[src/rtl/fpu_issue_seq.sv]
// fpu_issue_seq: sequences one multi-cycle FPU operation at a time.
//
// An op is accepted in IDLE. Its operands, opcode and destination are latched,
// and the FPU gets a one-cycle start pulse on the first RUN cycle. The front end
// is stalled until the FPU answers. The result is then written back to the
// register file with a single-cycle strobe in WB.
//
// Optional feature: define FPU_TIMEOUT_EN to enable the RUN watchdog. When it
// fires, a quiet NaN is written back and err_timeout_o pulses.
//
// Ports
//   clk_i, rst_i        clock, synchronous active-high reset
//   issue_valid_i/op/rd/a/b, issue_ready_o   decode-side handshake
//   flush_i             abort any in-flight op, block accept
//   fpu_start_o/op/a/b  launch pulse and stable operands to the FPU
//   fpu_done_i/result_i FPU completion pulse and result
//   stall_o             hold PC/decode
//   wb_valid_o/rd/data  register-file writeback
//   lat_cnt_o           RUN cycles of current/last op, saturating at MAX_LAT
//   err_timeout_o       watchdog pulse (tied low without FPU_TIMEOUT_EN)
module fpu_issue_seq #(
  parameter  int MAX_LAT = 16,
  localparam int CNT_W   = $clog2(MAX_LAT + 1)
) (
  input  logic             clk_i,
  input  logic             rst_i,
  input  logic             issue_valid_i,
  input  logic [1:0]       issue_op_i,
  input  logic [4:0]       issue_rd_i,
  input  logic [31:0]      issue_a_i,
  input  logic [31:0]      issue_b_i,
  output logic             issue_ready_o,
  input  logic             flush_i,
  output logic             fpu_start_o,
  output logic [1:0]       fpu_op_o,
  output logic [31:0]      fpu_a_o,
  output logic [31:0]      fpu_b_o,
  input  logic             fpu_done_i,
  input  logic [31:0]      fpu_result_i,
  output logic             stall_o,
  output logic             wb_valid_o,
  output logic [4:0]       wb_rd_o,
  output logic [31:0]      wb_data_o,
  output logic [CNT_W-1:0] lat_cnt_o,
  output logic             err_timeout_o
);

  localparam logic [31:0] QNAN = 32'h7FC0_0000;

  typedef enum logic [1:0] {
    IDLE = 2'd0,
    RUN  = 2'd1,
    WB   = 2'd2
  } state_t;

  state_t     state, state_nxt;
  logic       accept;
  logic       done_run;
  logic       timeout_hit;
  logic       to_flag;
  logic [4:0] rd_q;

  function automatic logic [CNT_W-1:0] sat_inc(input logic [CNT_W-1:0] v);
    if (v >= CNT_W'(MAX_LAT)) return CNT_W'(MAX_LAT);
    return v + CNT_W'(1);
  endfunction

  always_ff @(posedge clk_i) begin
    if (rst_i) state <= IDLE;
    else       state <= state_nxt;
  end

  always_comb begin
    state_nxt     = state;
    accept        = 1'b0;
    done_run      = 1'b0;
    timeout_hit   = 1'b0;
    issue_ready_o = (state == IDLE) && !flush_i;
    stall_o       = 1'b0;
    wb_valid_o    = 1'b0;
    err_timeout_o = 1'b0;
    case (state)
      IDLE: begin
        stall_o = issue_valid_i;
        if (issue_valid_i && !flush_i) begin
          accept    = 1'b1;
          state_nxt = RUN;
        end
      end
      RUN: begin
        stall_o = 1'b1;
        // Flush beats a same-cycle done; a done beats a same-cycle timeout.
        if (flush_i) begin
          state_nxt = IDLE;
        end else if (fpu_done_i) begin
          done_run  = 1'b1;
          state_nxt = WB;
        end
`ifdef FPU_TIMEOUT_EN
        // The increment at this edge would make the count reach MAX_LAT.
        else if (lat_cnt_o == CNT_W'(MAX_LAT - 1)) begin
          timeout_hit = 1'b1;
          state_nxt   = WB;
        end
`endif
      end
      WB: begin
        wb_valid_o    = !flush_i;
        err_timeout_o = to_flag;
        state_nxt     = IDLE;
      end
      default: state_nxt = IDLE;
    endcase
  end

`ifdef FPU_TIMEOUT_EN
  // Remembers that WB was entered through the watchdog, not through a done.
  always_ff @(posedge clk_i) begin
    if (rst_i) to_flag <= 1'b0;
    else       to_flag <= timeout_hit;
  end
`else
  assign to_flag = 1'b0;
`endif

  // Operand/result latches and latency counter.
  always_ff @(posedge clk_i) begin
    if (rst_i) begin
      fpu_start_o <= 1'b0;
      fpu_op_o    <= '0;
      fpu_a_o     <= '0;
      fpu_b_o     <= '0;
      rd_q        <= '0;
      wb_rd_o     <= '0;
      wb_data_o   <= '0;
      lat_cnt_o   <= '0;
    end else begin
      // Registered so the pulse lands on the first RUN cycle only.
      fpu_start_o <= accept;
      if (accept) begin
        fpu_op_o  <= issue_op_i;
        fpu_a_o   <= issue_a_i;
        fpu_b_o   <= issue_b_i;
        rd_q      <= issue_rd_i;
        lat_cnt_o <= '0;
      end
      if (state == RUN) lat_cnt_o <= sat_inc(lat_cnt_o);
      // wb_rd_o only moves when entering WB so it holds outside writeback.
      if (done_run) begin
        wb_data_o <= fpu_result_i;
        wb_rd_o   <= rd_q;
      end else if (timeout_hit) begin
        wb_data_o <= QNAN;
        wb_rd_o   <= rd_q;
      end
    end
  end

endmodule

|---|

TO DO
Find the string "IDLE" in the listing and return every line that holds it.

RESULT OF THE TASK
// An op is accepted in IDLE. Its operands, opcode and destination are latched,
    IDLE = 2'd0,
    if (rst_i) state <= IDLE;
    issue_ready_o = (state == IDLE) && !flush_i;
      IDLE: begin
          state_nxt = IDLE;
        state_nxt     = IDLE;
      default: state_nxt = IDLE;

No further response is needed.